9.3 The dashboard page monitoring model performance
To monitor model performace, we generated two time series. The first tracks precision and recall over time. The second tracks the average predicted probability by fraud scenario, to see which types of fraud signals the model is picking up.
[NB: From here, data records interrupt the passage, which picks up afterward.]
--- src/rtl/avmm_mem_responder.sv ---
// Avalon-MM 64-bit memory slave with programmable waitrequest stalls, fixed pipelined
// read latency, bounded outstanding reads and byte-masked writes.
module avmm_mem_responder #(
    parameter int unsigned ADDR_W          = 32,
    parameter int unsigned DATA_W          = 64,
    parameter int unsigned DEPTH           = 16,
    parameter int unsigned WAIT_CYCLES     = 2,
    parameter int unsigned RD_LATENCY      = 3,
    parameter int unsigned MAX_OUTSTANDING = 4
) (
    input  logic                  clk,
    input  logic                  rst,
    input  logic [ADDR_W-1:0]     address,
    input  logic                  read,
    input  logic                  write,
    input  logic [DATA_W-1:0]     writedata,
    input  logic [DATA_W/8-1:0]   byteenable,
    output logic [DATA_W-1:0]     readdata,
    output logic                  readdatavalid,
    output logic                  waitrequest,
    output logic                  err
);

    localparam int unsigned BE_W  = DATA_W / 8;
    localparam int unsigned IDX_W = (DEPTH > 1) ? $clog2(DEPTH) : 1;
    localparam int unsigned SC_W  = (WAIT_CYCLES > 0) ? $clog2(WAIT_CYCLES + 1) : 1;
    localparam int unsigned OC_W  = $clog2(MAX_OUTSTANDING + 1);
    localparam logic [DATA_W-1:0] OOR_DATA = {(DATA_W / 32){32'hDEADBEEF}};

    logic [DATA_W-1:0]     r_mem [DEPTH];
    logic [SC_W-1:0]       r_stall;
    logic [OC_W-1:0]       r_outst;
    logic [RD_LATENCY-1:0] r_vpipe;
    logic [DATA_W-1:0]     r_dpipe [RD_LATENCY];
    logic                  r_err;

    logic                  w_cmd;
    logic                  w_stall_done;
    logic                  w_full;
    logic                  w_wait;
    logic                  w_accept;
    logic                  w_acc_rd;
    logic                  w_acc_wr;
    logic                  w_oor;
    logic [IDX_W-1:0]      w_idx;
    logic [DATA_W-1:0]     w_rd_data;
    logic [SC_W-1:0]       w_stall_d;
    logic [OC_W-1:0]       w_outst_d;

    assign w_cmd        = read | write;
    assign w_stall_done = (r_stall == SC_W'(WAIT_CYCLES));
    assign w_full       = (r_outst == OC_W'(MAX_OUTSTANDING));
    assign w_wait       = w_cmd & (~w_stall_done | (read & w_full));
    assign waitrequest  = rst | w_wait;

    assign w_accept  = w_cmd & ~w_wait;
    assign w_acc_rd  = w_accept & read;
    assign w_oor     = (address >= ADDR_W'(DEPTH));
    // A simultaneous read+write is served as a read; the write half is dropped.
    assign w_acc_wr  = w_accept & write & ~read & ~w_oor;
    assign w_idx     = address[IDX_W-1:0];
    assign w_rd_data = w_oor ? OOR_DATA : r_mem[w_idx];

    assign readdata      = r_dpipe[RD_LATENCY-1];
    assign readdatavalid = r_vpipe[RD_LATENCY-1];
    assign err           = r_err;

    always_comb begin
        w_stall_d = r_stall;
        if (w_accept || !w_cmd) begin
            w_stall_d = '0;
        end else if (!w_stall_done) begin
            w_stall_d = r_stall + SC_W'(1);
        end
    end

    always_comb begin
        w_outst_d = r_outst;
        if (w_acc_rd && !readdatavalid) begin
            w_outst_d = r_outst + OC_W'(1);
        end else if (!w_acc_rd && readdatavalid) begin
            w_outst_d = r_outst - OC_W'(1);
        end
    end

    always_ff @(posedge clk or posedge rst) begin
        if (rst) begin
            r_stall <= '0;
            r_outst <= '0;
            r_err   <= 1'b0;
            r_vpipe <= '0;
            for (int k = 0; k < RD_LATENCY; k++) begin
                r_dpipe[k] <= '0;
            end
        end else begin
            r_stall <= w_stall_d;
            r_outst <= w_outst_d;
            r_err   <= w_accept & (w_oor | (read & write));
            // Data registers only load with a valid beat so readdata holds between responses.
            r_vpipe[0] <= w_acc_rd;
            if (w_acc_rd) begin
                r_dpipe[0] <= w_rd_data;
            end
            for (int k = 1; k < RD_LATENCY; k++) begin
                r_vpipe[k] <= r_vpipe[k-1];
                if (r_vpipe[k-1]) begin
                    r_dpipe[k] <= r_dpipe[k-1];
                end
            end
        end
    end

    always_ff @(posedge clk or posedge rst) begin
        if (rst) begin
            for (int i = 0; i < DEPTH; i++) begin
                for (int j = 0; j < BE_W; j++) begin
                    r_mem[i][j*8 +: 8] <= 8'(i * 16 + j);
                end
            end
        end else if (w_acc_wr) begin
            for (int j = 0; j < BE_W; j++) begin
                if (byteenable[j]) begin
                    r_mem[w_idx][j*8 +: 8] <= writedata[j*8 +: 8];
                end
            end
        end
    end

endmodule

--- config.mk ---
export PLATFORM = sky130hd
export DESIGN_NAME = avmm_mem_responder
export DESIGN_NICKNAME = d
export VERILOG_FILES = /design/src/rtl/avmm_mem_responder.sv
export SDC_FILE = /design/constraint.sdc
export NUM_CORES = 2
export LEC_CHECK = 0
export CAP_MARGIN = 20
export CORE_MARGIN = 2
export CORE_UTILIZATION = 40
export CTS_CLUSTER_DIAMETER = 200
export DETAILED_ROUTE_END_ITERATION = 8
export GPL_ROUTABILITY_DRIVEN = 0
export SYNTH_ARGS = -nofsm -noshare
export SYNTH_HDL_FRONTEND = slang
export SYNTH_SLANG_ARGS = --single-unit
--- constraint.sdc ---
create_clock -name clk -period 96.7 [get_ports clk]
set_input_delay 9.67 -clock clk [delete_from_list [all_inputs] [get_ports clk]]
set_output_delay 9.67 -clock clk [all_outputs]
set_load 0.005 [all_outputs]
Word-level counts from Yosys, hierarchy flattened
Cells that the tools add are included.

word-level totals
  register bits = 1225
  input bits = 108
  output and inout bits = 67
  logic and storage cells = 105

operators by class
  add/subtract/negate cells = 3
  magnitude comparators = 3
  equal/unequal tests = 3
  muxes and demuxes = 47
  bitwise gates (word level) = 18
  reduce and logical (&&, ||, !) cells = 8

operators by type and width
  kind                                                                     count
  1024-bit two-way mux                                                     15
  1024-bit bitwise mux                                                     8
  64-bit demux with 4-bit select                                           8
  64-bit binary-select mux with 4-bit select                               1
  64-bit two-way mux                                                       4
  56-bit two-way mux                                                       1
  48-bit two-way mux                                                       1
  40-bit two-way mux                                                       1
  32-bit by 5-bit >= comparator with 1-bit output (second input constant)  1
  32-bit two-way mux                                                       1
  24-bit two-way mux                                                       1
  16-bit two-way mux                                                       1
  1-bit AND                                                                9
  8-bit two-way mux                                                        1
  3-bit two-way mux                                                        2
  5-bit >= comparator (second input constant)                              1
  5-bit by 1-bit < comparator with 1-bit output (second input constant)    1
  4-bit inverter with 5-bit output                                         1
  2-bit two-way mux                                                        2
  1-bit inverter                                                           4
  1-bit bitwise OR                                                         4
  3-bit by 1-bit adder with 3-bit output (second input constant)           1
  3-bit == test (second input constant)                                    1
  1-bit logical AND                                                        3
  7 further kinds                                                          9

Logic depth before layout (Yosys ltp)
  word-level depth = 30
  gate-level depth with buffers = 12
  mapped depth without buffers = 11

Worst setup path before layout
No wires, ideal clock.

  path kind = in2out
  start point = input port rst
  end point = output port waitrequest
  data arrival time = 37.398 ns
  data required time = 87.030 ns
  setup slack = 49.632 ns
  stages = 2
  path buffers = 0
  cells stage by stage = inv_1 o21ai_0

on the way
  cells in the longest elaborated chain, start to end = 1

RTL lines
  item                line  text
  start: declaration  12    input logic rst,
  1-bit bitwise OR    54    assign waitrequest = rst | w_wait;
  end: declaration    20    output logic waitrequest,

No other way between the ends.

Worst setup path after layout
  start point = input port read
  end point = output port waitrequest

on the way
  cells in the longest elaborated chain, start to end = 4
  elaborated cells on any way between the ends = 5
  those cells by class = 5 x bitwise

RTL lines
  item                  line  text
  start: declaration    14    input logic read,
  1-bit AND             53    assign w_wait = w_cmd & (~w_stall_done | (read & w_full));
  1-bit bitwise OR      53
  1-bit AND (*)         53
  1-bit bitwise OR (*)  54

Mark *: on every way between the ends. The rest lies on a longest branch, timed or not.

==> results.toml <==
[synth]
yosys-top-cells-area = "sky130_fd_sc_hd__dfrtp_1 35%, sky130_fd_sc_hd__mux2_2 23%, sky130_fd_sc_hd__dfstp_2 21%, sky130_fd_sc_hd__mux4_2 10%, sky130_fd_sc_hd__nand4_2 2.6%"
cell_count_after_synthesis = 3389
postSynth.asyncResetShare_pct = 100
total_of_warnings_raised_by_yosys = 0
synth_top_area_cell = "sky130_fd_sc_hd__dfrtp_1"
synth.net_count = 3500
synthesis.area_per_instance_um2 = 16.3
yosysUniqueCellTypes = 42
synth_edf_count = 0
yosys_most_used_dff = "sky130_fd_sc_hd__dfrtp_1"
mappedNetlistArea_um2 = 55400
synth_sequential_area_ratio_pct = 56.3
ys_ff_latch = 1225
yosys.area.top_type_share_pct = 35.1

[routing]
routed_wire_length_per_instance_um = 26.0
vias = 30414
detailedRoute.firstIterationViolations = 1810
drt.antenna.violating_nets = 0
drt-total-wl_um = 140000
detail_route.drc_violations = 0
drt-vias-per-instance = 5.65
first_pass_iters = 5

[die]
ios = 175
initial_utilization_pct = 40.3
row_count = 136
die-width_um = 376
core_area_um2 = 137000
die_height_um = 376
die-area_um2 = 141000

[pwr]
cellLeakagePower_nw = 28.2
swShare_pct = 23.6
total_power_density_per_cell_area_nw_per_um2 = 18.3
combPwrFrac_pct = 7.4
fraction_of_power_consumed_by_sequential_logic_pct = 46.6
pwr-share-clk_pct = 46.0
power.internal_uw = 884
switching_power_uw = 273
max-vdd-ir-drop_mv = 0.0173

[final_layout]
proportion_of_layout_cells_with_a_drive_suffix_above_1_pct = 64.1
final.fill_count = 12041
layout.cells.most_common_list = "1143 x sky130_fd_sc_hd__mux2_2, 775 x sky130_fd_sc_hd__dfrtp_1, 448 x sky130_fd_sc_hd__dfstp_2"
mostFrequentLayoutCell = "sky130_fd_sc_hd__mux2_2"
layoutNonFillerInstCount = 5381
final_design_area_no_fill_um2 = 63100
final_core_util_pct = 45.9
areaGrowthSynthToFinish_pct = 13.8
layout.nets = 3573

[critical_path]
critPathTopFamily = "buffers and inverters"
cpMaxStageDelayCell = "sky130_fd_sc_hd__clkdlybuf4s50_1"
start_kind = "input pin"
worst_ep_arrival_time_ps = 11980
cp-end-kind = "output port"
path_buf_inv = 3
critical-path-max-stage-delay_ps = 630
critPathRequiredTime_ps = 87030
worstPathCellList = "clkdlybuf4s50_1, buf_4, nand2_1, o31a_1, o21ai_0, clkdlybuf4s50_1"
timing_worst_setup_path_type = "input pin to output port"
cpMostUsedCell = "sky130_fd_sc_hd__clkdlybuf4s50_1"
crit_fanout = 12

[placement]
port_buffers = 174
half_perimeter_wire_length_after_detailed_placement_um = 83700
post-place-cells = 5117
placed_area_um2 = 58400
detailedPlace.worstSlack_ps = 75060

[cts]
clock_tree_root_buffer_cell = "sky130_fd_sc_hd__clkbuf_16"
htreeDepth = 4
clkLatencyLatePin_ps = 760
cts.clk_slew.worst_paths_ps = 60
cts-buffers-inserted = 137
post_cts_hold_buffer_count = 0
tritoncts_clock_tree = "built"
post_cts.repair.setup_buffers = 0
cts_sinks = 1225
clock_tree.buffer_depth = 3
cts_resized = 0

[sta]
achievable-frequency_mhz = 46.2
sum_neg_setup_slack_ps = 0
report.final.setup_viol = 0
timing_hold_violations_final = 0
timing.max_slew.rel_slack_pct = 20.2
grt_setup_unrepaired = "no"
min_period_over_period_pct = 22.4
worst_pin_slew_ps = 1190
finClkSkew_ps = 22.7
setup_slack_ps = 75050
slew_violations = 0
layout_min_cycle_time_ps = 21650

[grt]
number_of_global_route_vias_before_repair = 32107
gr-usage-all-layers_pct = 20.0
grt_start_max_net_pins = 163
antenna_found_initial = 10
grt_first_pass_wirelength_um = 212000
grt_overflow_total = 0

[status]
status = "finished, final reports clean"

[worst_hold_path]
worstHoldPathType = "flip-flop to flip-flop"

[run]
cap_viol_max_count = 0
-- cells in the mapped netlist (2+ instances only) --
library cell,count
sky130_fd_sc_hd__nor2_2,9
sky130_fd_sc_hd__mux2_2,1143
sky130_fd_sc_hd__a22oi_1,128
sky130_fd_sc_hd__nand4_2,113
sky130_fd_sc_hd__nor3b_1,7
sky130_fd_sc_hd__inv_1,7
sky130_fd_sc_hd__mux2_1,10
sky130_fd_sc_hd__nand4_4,8
sky130_fd_sc_hd__a22o_1,16
sky130_fd_sc_hd__clkbuf_1,110
sky130_fd_sc_hd__and3_1,2
sky130_fd_sc_hd__nor3_4,5
sky130_fd_sc_hd__nand2_1,21
sky130_fd_sc_hd__dfstp_2,448
sky130_fd_sc_hd__nand2b_1,4
sky130_fd_sc_hd__nor4_1,7
sky130_fd_sc_hd__buf_2,77
sky130_fd_sc_hd__mux4_2,256
sky130_fd_sc_hd__dfrtp_1,777
sky130_fd_sc_hd__buf_1,7
sky130_fd_sc_hd__nor2_1,51
sky130_fd_sc_hd__ha_1,2
sky130_fd_sc_hd__a31oi_1,49
sky130_fd_sc_hd__nor2b_1,3
sky130_fd_sc_hd__and4_1,8
sky130_fd_sc_hd__buf_4,103
sky130_fd_sc_hd__xor2_1,3
-- metrics by stage --
stage          power [mW]  hold slack, ps
2_1_floorplan       0.600             352
3_3_place_gp        0.635             471
3_5_place_dp        0.635             464
4_1_cts              1.17             476
5_1_grt              1.20             486
6_report             1.16             477
-- cell families (layout without fill, tap and decap cells) --
kind of cell    Yosys count  after routing  share of synthesized area [%]
mux                    1409           1409                           33.8
flops                  1225           1225                           56.3
fa+ha+maj                 3              3                         0.0813
buf+inv                 306            494                           2.96
xor+xnor                  4              4                         0.0632
compound gates          198            198                           2.60
simple gates            244            244                           4.11
other cells               0             10                              0
-- routing by layer --
| metal | vias up | GRT usage, % | routed length (um) |
|---|---|---|---|
| met2 | 620 | 30.9 | 64800 |
| met4 | 8 | 5.71 | 3090 |
| met5 | - | 1.75 | 45 |
| met3 | 198 | 4.42 | 7270 |
| met1 | 16568 | 28.1 | 64600 |
| li1 | 13020 | - | - |
-- sequential cells by signal, indices dropped and copies added (netlist names) --
signal	count
r_mem	1024
readdata	64
r_outst	3
r_vpipe	3
r_stall	2
err	1
r_dpipe	128
-- worst paths after layout --
path                             from      endpoint  slack, ps  cells after the start
min in group asynchronous         rst     r_mem[66]       9360                      2
max reg2reg                r_stall[0]  r_dpipe[130]      93090                      8
min                        r_outst[2]    r_outst[2]        480                      1
min reg2reg                r_outst[2]    r_outst[2]        480                      1
max                              read   waitrequest      75050                      6
max in group asynchronous         rst    r_mem[931]      83120                      7
-- power by group through the flow --
stage	Clock, mW	Combinational (mW)	Sequential, mW
global route	0.568	0.0925	0.542
finish	0.532	0.0852	0.540
CTS	0.548	0.0871	0.540
detailed placement	0	0.0869	0.549
global placement	0	0.0860	0.549
floorplan	0	0.0570	0.543
-- layout make-up --
cell class / count / area, um2 / area share (%)
sequential: 1225 / 31200 / 49.5
multi-input combinational: 1858 / 22600 / 35.9
clock buffer: 212 / 4220 / 6.69
tap: 1794 / 2240 / 3.56
timing repair buffer: 233 / 2240 / 3.55
clock inverter: 42 / 440 / 0.698
inverter: 7 / 33.8 / 0.0536
antenna: 10 / 25.0 / 0.0397
No activity file was read; power rests on OpenSTA's default activity.
==> RTL change (config.mk and constraints unchanged) <==
`ADDR_W`: 32 -> 36.
--- a/src/rtl/avmm_mem_responder.sv
+++ b/src/rtl/avmm_mem_responder.sv
@@ -1,7 +1,7 @@
 // Avalon-MM 64-bit memory slave with programmable waitrequest stalls, fixed pipelined
 // read latency, bounded outstanding reads and byte-masked writes.
 module avmm_mem_responder #(
-    parameter int unsigned ADDR_W          = 32,
+    parameter int unsigned ADDR_W          = 36,
     parameter int unsigned DATA_W          = 64,
     parameter int unsigned DEPTH           = 16,
     parameter int unsigned WAIT_CYCLES     = 2,
Interface: changed (resized address); port bits go from 175 to 179. The function was not compared with the original's and may differ.
==> RTL change against the original RTL <==
Cell count increased by 3.5%; power grew 0.71%; routed wire length is 2.4% lower; setup slack better by 0.49 ns; critical path depth down 1; clock skew rose by 0.0098 ns; core utilization decreased by 0.45 points; synthesized area is 0.66% higher; sequential cell count is the same; final area grew 0.12%.
==> RTL change: results (changes against the original RTL) <==
- Status: finished, final reports clean (unchanged)
- Worst-path maximum fanout: 6 (was 12)
- Synth top area cells: dfrtp_1 (35%), mux2_2 (23%), dfstp_2 (21%) (unchanged)
- Switching share of total power: 0.241 (was 0.236)
- Detailed Route Iter0 Violations: 1,955 (was 1,810)
- Async SR Flop Fraction: 1.00 (unchanged)
- Slew headroom: 0.192 (was 0.202)
- PortBufs: 178 (was 174)
- Via density: 5.55 (was 5.65)
- Reg with most FFs: r_mem (unchanged)
- Clk slew on worst S/H paths: 0.06 ns (about the same)
- Number of global-route vias before repair: 32,744 (was 32,107)
- First-pass GRT wire length: 210 mm (was 212 mm)
- Post-Syn Instances: 3,631 (was 3,389)
- Mapped Nets: 3,746 (was 3,500)
- CTS buffer count: 140 (was 137)
- Setup Skew: 0.0325 ns (was 0.0227 ns)
- Wire length per cell: 24.5 um (was 26.0 um)
- Prevailing post-synth register cell: dfrtp_1 (unchanged)
- CTS root buffer: clkbuf_16 (unchanged)
- Synth cell types: 42 (unchanged)
- Clock buffer depth: 3 (unchanged)
- CTS H-tree lvls: 4 (unchanged)
- Routed wire length: 136 mm (was 140 mm)
- Initial antenna violation count: 11 (was 10)
- Worst hold-check path type: flop to flop (unchanged)
- Final nets: 3,687 (was 3,573)
- Largest net degree at the start of global routing: 185 (was 163)
- Share of cells above drive strength 1: 0.581 (was 0.641)
- Max reg flops: 1,024 (unchanged)
- Leak Pwr: 27.2 nW (was 28.2 nW)
- Post-CTS setup buffer count: 0 (unchanged)
- Final setup viols: 0 (unchanged)
- Area post-placement: 58,500 sq um (was 58,400 sq um)
- Synth warn: 0 (unchanged)
- Dpl hpwl: 81.5 mm (was 83.7 mm)
- Peak VDD IR: 0.0000128 V (was 0.0000173 V)
- Pre-Repair DR Iteration Count: 5 (unchanged)
- Seq/Total Area, Yosys: 0.560 (was 0.563)
- Clock latency on the worst-skew pair: 0.80 ns (was 0.76 ns)
- Total Routing Usage GR: 0.195 (was 0.200)
- Placed Cells: 5,306 (was 5,117)
- Commonest cells post-synth: mux2_2 (1,144), dfrtp_1 (777), dfstp_2 (448) (was mux2_2 (1,143), dfrtp_1 (777), dfstp_2 (448))
- Crit path DAT: 11.49 ns (was 11.98 ns)
- Post-place setup slack: 75.52 ns (was 75.06 ns)
- CTS resizes: 0 (unchanged)
## RTL change: power by group through the flow
stage | clock (mW) | sequential (mW) | combinational, mW
finish | 0.529 | 0.546 | 0.0897
global route | 0.564 | 0.549 | 0.0984
CTS | 0.543 | 0.547 | 0.0922
detailed placement | 0 | 0.556 | 0.0918
global placement | 0 | 0.555 | 0.0911
floorplan | 0 | 0.548 | 0.0621
## RTL change: layout make-up
type / instances / area (sq um)
Antenna cell: 4 / 10.0
Clock buffer: 223 / 4150
Clock inverter: 38 / 474
Fill cell: 12268 / 75900
Inverter: 5 / 26.3
Multi-Input combinational cell: 1974 / 22700
Sequential cell: 1225 / 31200
Tap cell: 1876 / 2350
Timing Repair Buffer: 226 / 2230
## RTL change: path summary, 6_finish.rpt
kind	end	slack, ns	from	cells after the start
max	waitrequest	75.54	read	5
min	r_outst[2]$_DFFE_PP0P_	0.47	r_outst[2]$_DFFE_PP0P_	1
max reg2reg	r_mem[116]$_DFFE_PP0P_	93.27	r_stall[0]$_DFFE_PP0P_	7
min reg2reg	r_outst[2]$_DFFE_PP0P_	0.47	r_outst[2]$_DFFE_PP0P_	1
max in group asynchronous	r_mem[1005]$_DFFE_PP0P_	84.05	rst	5
min in group asynchronous	r_mem[193]$_DFFE_PP0P_	9.39	rst	2
## RTL change: worst max-delay path, stage by stage
cell	delay (ns)
clkdlybuf4s50_1	0.63
nand2_1	0.18
o31a_1	0.29
o21ai_0	0.20
clkdlybuf4s50_1	0.53
## RTL change: logic make-up (layout without fill, tap and decap cells)
kind of cell,count (synthesis),count (layout),synth area share
compound gates,200,200,0.0262
other cells,0,4,0
buf+inv,432,492,0.0367
simple gates,358,358,0.0397
flops,1225,1225,0.560
mux,1409,1409,0.336
fa+ha+maj,3,3,0.000808
xor+xnor,4,4,0.000628
## RTL change: layer usage
layer | vias up | wire length [um] | share of wire | global-route usage
met5 | - | 47 | 0.00034 | 0
met3 | 203 | 7040 | 0.052 | 0.0395
li1 | 13396 | - | - | -
met4 | 8 | 3480 | 0.026 | 0.0612
met1 | 16680 | 62100 | 0.46 | 0.274
met2 | 623 | 63800 | 0.47 | 0.304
Click to expand/hide SQL code for daily model metrics
```sql SELECT date_trunc('day', TX_DATETIME) AS date, COUNT(*) AS total_transactions, SUM(TX_FRAUD) AS total_frauds, AVG(prediction_probability) AS avg_prediction_score, SUM(CASE WHEN prediction = 1 THEN 1 ELSE 0 END) AS predicted_frauds, SUM(CASE WHEN prediction = 1 AND TX_FRAUD = 1 THEN 1 ELSE 0 END) AS true_positives, SUM(CASE WHEN prediction = 1 AND TX_FRAUD = 0 THEN 1 ELSE 0 END) AS false_positives, SUM(CASE WHEN prediction = 0 AND TX_FRAUD = 1 THEN 1 ELSE 0 END) AS false_negatives, -- Compute precision and recall safely CASE WHEN SUM(CASE WHEN prediction = 1 THEN 1 ELSE 0 END) > 0 THEN SUM(CASE WHEN prediction = 1 AND TX_FRAUD = 1 THEN 1 ELSE 0 END)*1.0 / SUM(CASE WHEN prediction = 1 THEN 1 ELSE 0 END) ELSE NULL END AS precision, CASE WHEN SUM(TX_FRAUD) > 0 THEN SUM(CASE WHEN prediction = 1 AND TX_FRAUD = 1 THEN 1 ELSE 0 END)*1.0 / SUM(TX_FRAUD) ELSE NULL END AS recall FROM delta.`/Volumes/workspace/default/fraud_volume/db_predictions_delta_table` GROUP BY date ORDER BY date; ```
9.4 The dashboard page monitoring high-level tranasction activity
The final dashboard page simply tracks the numbers and amounts of transactions over time.